[Stored data entries]
####
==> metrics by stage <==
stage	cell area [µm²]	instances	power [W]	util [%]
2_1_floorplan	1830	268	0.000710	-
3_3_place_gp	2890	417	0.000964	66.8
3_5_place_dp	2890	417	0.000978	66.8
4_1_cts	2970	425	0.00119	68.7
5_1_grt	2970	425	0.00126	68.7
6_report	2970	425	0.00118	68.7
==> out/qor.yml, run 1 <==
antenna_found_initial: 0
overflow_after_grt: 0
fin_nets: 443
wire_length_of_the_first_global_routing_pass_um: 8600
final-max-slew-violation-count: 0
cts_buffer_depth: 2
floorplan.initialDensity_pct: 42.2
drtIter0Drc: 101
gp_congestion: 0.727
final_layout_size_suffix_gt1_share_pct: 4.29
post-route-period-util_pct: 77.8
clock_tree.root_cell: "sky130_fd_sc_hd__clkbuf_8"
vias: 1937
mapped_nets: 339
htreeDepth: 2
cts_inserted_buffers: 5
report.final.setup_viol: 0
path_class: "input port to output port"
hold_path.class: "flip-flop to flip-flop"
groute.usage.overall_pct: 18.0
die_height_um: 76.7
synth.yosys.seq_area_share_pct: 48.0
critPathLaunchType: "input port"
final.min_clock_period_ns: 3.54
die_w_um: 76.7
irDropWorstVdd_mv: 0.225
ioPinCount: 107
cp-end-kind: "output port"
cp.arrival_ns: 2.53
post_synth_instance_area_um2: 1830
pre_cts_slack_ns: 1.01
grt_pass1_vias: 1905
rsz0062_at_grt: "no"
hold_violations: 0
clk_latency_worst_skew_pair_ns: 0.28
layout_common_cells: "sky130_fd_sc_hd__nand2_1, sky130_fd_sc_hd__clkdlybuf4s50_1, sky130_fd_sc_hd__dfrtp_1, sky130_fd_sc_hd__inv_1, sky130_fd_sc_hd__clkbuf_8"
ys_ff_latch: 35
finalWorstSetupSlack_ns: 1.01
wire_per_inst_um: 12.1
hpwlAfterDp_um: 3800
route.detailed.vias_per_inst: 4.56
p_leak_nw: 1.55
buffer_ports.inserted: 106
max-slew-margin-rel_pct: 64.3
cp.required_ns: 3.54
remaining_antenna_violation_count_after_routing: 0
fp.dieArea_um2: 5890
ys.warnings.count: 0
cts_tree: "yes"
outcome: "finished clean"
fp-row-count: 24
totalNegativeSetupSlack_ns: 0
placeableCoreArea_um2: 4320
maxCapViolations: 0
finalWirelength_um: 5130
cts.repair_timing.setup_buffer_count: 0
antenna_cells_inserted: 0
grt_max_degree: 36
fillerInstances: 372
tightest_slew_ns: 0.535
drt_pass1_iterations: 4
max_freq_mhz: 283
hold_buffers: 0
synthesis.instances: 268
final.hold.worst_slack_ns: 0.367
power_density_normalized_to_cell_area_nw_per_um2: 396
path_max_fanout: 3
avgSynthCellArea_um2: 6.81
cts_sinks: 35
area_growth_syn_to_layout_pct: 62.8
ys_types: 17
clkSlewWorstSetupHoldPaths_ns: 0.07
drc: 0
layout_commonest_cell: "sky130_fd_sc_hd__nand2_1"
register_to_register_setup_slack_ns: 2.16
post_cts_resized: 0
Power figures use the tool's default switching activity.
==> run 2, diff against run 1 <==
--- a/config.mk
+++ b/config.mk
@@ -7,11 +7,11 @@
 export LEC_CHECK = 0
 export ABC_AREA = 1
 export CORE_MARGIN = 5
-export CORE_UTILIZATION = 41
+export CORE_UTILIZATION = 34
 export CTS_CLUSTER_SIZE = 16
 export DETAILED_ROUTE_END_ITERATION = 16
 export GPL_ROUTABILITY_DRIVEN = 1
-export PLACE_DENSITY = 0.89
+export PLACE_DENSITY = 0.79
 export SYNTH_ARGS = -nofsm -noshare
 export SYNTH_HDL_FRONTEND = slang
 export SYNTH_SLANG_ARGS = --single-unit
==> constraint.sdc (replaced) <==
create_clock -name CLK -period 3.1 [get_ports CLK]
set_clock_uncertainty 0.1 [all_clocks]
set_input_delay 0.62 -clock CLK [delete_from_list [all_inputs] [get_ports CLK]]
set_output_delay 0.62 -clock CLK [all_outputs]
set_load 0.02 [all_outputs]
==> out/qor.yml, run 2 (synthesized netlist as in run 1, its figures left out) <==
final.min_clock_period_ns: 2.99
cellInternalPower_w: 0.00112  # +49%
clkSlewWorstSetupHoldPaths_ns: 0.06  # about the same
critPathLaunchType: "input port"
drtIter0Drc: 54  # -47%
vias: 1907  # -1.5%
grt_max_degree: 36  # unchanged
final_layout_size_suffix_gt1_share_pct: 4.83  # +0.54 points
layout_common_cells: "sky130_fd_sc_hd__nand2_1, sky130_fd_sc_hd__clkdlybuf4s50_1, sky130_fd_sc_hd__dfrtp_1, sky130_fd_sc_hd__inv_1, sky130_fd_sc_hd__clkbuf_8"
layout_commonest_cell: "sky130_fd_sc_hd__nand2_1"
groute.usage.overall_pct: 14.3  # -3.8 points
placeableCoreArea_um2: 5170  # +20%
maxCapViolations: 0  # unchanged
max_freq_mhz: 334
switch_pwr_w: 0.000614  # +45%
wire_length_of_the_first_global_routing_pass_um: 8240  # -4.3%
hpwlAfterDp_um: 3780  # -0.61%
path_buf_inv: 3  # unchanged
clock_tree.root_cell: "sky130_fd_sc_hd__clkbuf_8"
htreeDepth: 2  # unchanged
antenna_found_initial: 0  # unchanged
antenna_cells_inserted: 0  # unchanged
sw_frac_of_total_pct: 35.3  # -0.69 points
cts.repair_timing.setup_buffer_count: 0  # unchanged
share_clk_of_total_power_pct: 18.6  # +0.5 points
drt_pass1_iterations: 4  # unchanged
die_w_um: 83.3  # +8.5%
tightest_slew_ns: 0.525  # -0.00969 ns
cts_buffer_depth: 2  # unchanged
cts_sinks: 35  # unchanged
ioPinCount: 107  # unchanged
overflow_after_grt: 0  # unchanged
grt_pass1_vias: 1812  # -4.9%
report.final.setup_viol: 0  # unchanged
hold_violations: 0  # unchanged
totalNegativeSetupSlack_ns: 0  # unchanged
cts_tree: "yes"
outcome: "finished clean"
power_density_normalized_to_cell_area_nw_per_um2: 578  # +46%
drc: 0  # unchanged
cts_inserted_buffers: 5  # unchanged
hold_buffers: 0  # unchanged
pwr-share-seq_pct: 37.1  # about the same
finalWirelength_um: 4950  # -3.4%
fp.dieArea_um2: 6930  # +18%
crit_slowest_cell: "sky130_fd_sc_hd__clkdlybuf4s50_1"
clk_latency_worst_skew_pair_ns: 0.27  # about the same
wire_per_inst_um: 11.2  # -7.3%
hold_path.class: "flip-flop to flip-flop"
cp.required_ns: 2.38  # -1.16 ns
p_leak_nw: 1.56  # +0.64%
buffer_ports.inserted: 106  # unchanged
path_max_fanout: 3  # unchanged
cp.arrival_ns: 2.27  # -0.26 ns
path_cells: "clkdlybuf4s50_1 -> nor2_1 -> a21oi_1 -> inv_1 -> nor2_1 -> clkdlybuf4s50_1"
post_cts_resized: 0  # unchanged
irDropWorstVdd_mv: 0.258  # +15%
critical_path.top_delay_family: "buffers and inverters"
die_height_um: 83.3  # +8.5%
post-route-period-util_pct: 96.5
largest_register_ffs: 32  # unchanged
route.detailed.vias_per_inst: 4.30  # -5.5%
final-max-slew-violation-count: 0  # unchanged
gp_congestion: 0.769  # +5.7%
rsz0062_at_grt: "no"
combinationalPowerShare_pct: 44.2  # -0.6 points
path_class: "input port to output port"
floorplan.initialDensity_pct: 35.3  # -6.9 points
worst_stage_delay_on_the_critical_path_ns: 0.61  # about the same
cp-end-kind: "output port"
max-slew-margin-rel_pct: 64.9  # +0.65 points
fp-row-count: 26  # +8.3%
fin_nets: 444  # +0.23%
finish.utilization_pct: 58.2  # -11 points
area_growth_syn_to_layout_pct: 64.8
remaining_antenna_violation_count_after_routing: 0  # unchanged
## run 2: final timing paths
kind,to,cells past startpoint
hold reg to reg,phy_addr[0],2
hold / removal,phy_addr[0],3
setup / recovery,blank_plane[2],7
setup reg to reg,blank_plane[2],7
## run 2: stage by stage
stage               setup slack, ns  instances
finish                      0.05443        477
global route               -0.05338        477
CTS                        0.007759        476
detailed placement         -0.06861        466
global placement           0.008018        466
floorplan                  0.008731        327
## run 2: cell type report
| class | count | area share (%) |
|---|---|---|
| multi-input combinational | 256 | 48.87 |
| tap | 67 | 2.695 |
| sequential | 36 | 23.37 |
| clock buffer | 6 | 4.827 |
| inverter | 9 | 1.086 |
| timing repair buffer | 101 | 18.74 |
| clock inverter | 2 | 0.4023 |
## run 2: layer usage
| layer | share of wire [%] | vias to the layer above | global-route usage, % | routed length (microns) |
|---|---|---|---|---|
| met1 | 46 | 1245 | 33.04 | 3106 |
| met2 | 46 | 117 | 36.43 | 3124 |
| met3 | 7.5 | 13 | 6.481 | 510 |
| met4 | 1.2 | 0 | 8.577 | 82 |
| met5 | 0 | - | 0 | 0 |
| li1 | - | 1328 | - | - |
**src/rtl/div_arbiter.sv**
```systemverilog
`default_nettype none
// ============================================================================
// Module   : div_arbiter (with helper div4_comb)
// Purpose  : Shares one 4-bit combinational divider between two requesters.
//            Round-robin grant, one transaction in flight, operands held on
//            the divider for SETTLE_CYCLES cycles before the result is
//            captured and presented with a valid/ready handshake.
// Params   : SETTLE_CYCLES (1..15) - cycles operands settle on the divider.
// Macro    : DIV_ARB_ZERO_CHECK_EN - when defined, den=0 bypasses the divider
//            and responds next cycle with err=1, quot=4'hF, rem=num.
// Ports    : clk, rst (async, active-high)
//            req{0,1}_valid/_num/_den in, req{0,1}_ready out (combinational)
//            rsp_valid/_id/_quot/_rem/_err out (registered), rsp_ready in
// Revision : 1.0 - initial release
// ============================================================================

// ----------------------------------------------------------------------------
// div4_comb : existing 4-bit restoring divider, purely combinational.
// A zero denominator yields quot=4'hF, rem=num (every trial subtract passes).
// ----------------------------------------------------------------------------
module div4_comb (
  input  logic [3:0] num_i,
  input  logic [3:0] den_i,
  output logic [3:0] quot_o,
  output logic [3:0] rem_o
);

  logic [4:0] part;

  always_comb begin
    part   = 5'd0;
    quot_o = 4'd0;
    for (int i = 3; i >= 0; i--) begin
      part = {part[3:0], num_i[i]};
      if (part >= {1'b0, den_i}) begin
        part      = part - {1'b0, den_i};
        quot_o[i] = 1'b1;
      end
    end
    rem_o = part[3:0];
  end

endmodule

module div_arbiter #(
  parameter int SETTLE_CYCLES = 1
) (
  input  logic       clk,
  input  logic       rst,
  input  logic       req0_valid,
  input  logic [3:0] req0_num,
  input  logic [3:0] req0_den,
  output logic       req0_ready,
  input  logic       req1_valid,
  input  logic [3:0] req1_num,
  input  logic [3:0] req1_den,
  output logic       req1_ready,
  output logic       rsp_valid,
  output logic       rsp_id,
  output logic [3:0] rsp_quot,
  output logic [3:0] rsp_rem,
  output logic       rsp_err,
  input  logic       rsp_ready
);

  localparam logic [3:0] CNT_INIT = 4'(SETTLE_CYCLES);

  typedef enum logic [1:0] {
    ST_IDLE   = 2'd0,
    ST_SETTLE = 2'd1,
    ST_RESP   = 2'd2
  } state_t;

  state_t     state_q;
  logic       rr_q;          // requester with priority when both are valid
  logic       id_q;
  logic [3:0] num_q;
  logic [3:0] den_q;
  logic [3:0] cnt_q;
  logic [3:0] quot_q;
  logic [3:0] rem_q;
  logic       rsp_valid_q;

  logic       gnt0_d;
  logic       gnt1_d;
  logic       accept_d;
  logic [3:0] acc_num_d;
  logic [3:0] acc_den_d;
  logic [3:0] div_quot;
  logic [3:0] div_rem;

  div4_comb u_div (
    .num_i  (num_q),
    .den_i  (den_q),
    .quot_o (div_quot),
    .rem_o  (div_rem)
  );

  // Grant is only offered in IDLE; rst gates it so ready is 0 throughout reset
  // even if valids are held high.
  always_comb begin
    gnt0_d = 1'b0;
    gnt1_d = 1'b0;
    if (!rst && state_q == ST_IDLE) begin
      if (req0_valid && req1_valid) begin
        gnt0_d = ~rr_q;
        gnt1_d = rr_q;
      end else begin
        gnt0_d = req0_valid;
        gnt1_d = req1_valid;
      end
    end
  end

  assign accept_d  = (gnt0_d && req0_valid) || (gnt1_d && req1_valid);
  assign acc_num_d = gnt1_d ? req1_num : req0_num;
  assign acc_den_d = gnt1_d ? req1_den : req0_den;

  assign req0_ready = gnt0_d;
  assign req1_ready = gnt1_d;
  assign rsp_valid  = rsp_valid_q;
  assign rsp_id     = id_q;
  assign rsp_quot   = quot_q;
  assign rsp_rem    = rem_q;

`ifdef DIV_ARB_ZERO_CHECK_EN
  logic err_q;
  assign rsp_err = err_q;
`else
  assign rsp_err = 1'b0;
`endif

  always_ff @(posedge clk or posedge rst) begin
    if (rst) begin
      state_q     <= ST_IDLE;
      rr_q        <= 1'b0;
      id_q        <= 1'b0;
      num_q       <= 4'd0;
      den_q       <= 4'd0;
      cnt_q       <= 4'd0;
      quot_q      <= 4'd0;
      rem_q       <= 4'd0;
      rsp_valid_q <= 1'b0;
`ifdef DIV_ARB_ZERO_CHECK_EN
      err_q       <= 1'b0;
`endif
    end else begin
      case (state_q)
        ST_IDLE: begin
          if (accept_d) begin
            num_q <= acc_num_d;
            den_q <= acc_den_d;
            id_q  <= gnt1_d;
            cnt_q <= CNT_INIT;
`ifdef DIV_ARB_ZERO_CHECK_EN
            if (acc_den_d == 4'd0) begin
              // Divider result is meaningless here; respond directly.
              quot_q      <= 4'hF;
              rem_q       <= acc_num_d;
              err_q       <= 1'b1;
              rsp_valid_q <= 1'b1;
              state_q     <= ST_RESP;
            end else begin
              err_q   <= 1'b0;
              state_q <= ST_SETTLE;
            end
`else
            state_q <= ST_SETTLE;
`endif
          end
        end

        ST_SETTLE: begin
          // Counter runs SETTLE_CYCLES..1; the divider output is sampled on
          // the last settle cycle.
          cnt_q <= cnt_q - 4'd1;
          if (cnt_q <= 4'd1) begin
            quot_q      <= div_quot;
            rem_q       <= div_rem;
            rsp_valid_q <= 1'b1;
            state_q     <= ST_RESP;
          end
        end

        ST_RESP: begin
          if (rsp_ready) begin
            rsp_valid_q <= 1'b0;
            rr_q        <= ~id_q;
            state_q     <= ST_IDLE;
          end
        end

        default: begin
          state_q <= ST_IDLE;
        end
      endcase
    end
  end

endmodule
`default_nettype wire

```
####
■ Required action: Which lines run from the one holding "share (%) |" through the one holding "2 | 0.4023 |" in the records above? Repeat them exactly, both included, and nothing more.

■ Answer to the problem:
| class | count | area share (%) |
|---|---|---|
| multi-input combinational | 256 | 48.87 |
| tap | 67 | 2.695 |
| sequential | 36 | 23.37 |
| clock buffer | 6 | 4.827 |
| inverter | 9 | 1.086 |
| timing repair buffer | 101 | 18.74 |
| clock inverter | 2 | 0.4023 |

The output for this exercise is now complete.